» **Work task**: Please take the lines from the one holding "## critical path, stage" through the one holding "endpoints found under" in the data below and copy them exactly.

» **Excerpted records**:
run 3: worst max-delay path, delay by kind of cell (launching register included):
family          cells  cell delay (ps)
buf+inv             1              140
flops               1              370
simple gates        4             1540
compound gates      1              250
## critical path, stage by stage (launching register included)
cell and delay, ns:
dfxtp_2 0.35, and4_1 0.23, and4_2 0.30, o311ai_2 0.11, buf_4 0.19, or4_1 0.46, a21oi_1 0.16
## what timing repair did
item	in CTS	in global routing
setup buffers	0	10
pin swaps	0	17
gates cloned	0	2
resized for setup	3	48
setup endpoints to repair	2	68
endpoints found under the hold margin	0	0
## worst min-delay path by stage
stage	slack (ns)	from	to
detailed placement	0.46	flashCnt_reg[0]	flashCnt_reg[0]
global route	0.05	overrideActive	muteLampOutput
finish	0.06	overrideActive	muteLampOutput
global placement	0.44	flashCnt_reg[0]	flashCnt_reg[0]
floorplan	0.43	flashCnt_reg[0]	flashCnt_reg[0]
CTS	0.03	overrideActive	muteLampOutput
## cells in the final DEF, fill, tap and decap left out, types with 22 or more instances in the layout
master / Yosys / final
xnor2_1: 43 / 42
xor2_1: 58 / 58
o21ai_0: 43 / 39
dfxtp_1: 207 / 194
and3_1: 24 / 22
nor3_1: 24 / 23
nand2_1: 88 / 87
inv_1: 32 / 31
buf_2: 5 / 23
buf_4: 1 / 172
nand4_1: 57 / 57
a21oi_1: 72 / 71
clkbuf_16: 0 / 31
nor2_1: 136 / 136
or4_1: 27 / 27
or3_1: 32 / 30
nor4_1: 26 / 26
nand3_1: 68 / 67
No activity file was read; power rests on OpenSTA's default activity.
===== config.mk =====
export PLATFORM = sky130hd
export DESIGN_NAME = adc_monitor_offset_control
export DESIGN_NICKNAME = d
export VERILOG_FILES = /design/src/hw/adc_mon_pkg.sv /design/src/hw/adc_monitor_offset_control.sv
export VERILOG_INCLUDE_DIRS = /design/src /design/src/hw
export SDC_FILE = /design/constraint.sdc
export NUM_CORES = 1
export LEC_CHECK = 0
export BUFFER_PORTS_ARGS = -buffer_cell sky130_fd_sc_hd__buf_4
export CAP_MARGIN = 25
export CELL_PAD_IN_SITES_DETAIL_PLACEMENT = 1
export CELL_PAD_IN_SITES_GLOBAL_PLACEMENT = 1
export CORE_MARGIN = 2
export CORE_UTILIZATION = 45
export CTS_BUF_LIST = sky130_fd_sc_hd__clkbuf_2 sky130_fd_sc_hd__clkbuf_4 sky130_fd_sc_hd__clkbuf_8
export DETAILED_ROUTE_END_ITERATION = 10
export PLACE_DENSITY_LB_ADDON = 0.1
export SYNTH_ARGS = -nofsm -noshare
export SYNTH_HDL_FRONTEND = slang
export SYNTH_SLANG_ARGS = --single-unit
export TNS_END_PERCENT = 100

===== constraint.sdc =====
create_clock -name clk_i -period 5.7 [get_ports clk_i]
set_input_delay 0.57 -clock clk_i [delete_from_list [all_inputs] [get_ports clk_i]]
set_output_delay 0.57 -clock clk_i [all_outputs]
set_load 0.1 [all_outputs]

» **Written response**:
## critical path, stage by stage (launching register included)
cell and delay, ns:
dfxtp_2 0.35, and4_1 0.23, and4_2 0.30, o311ai_2 0.11, buf_4 0.19, or4_1 0.46, a21oi_1 0.16
## what timing repair did
item	in CTS	in global routing
setup buffers	0	10
pin swaps	0	17
gates cloned	0	2
resized for setup	3	48
setup endpoints to repair	2	68
endpoints found under the hold margin	0	0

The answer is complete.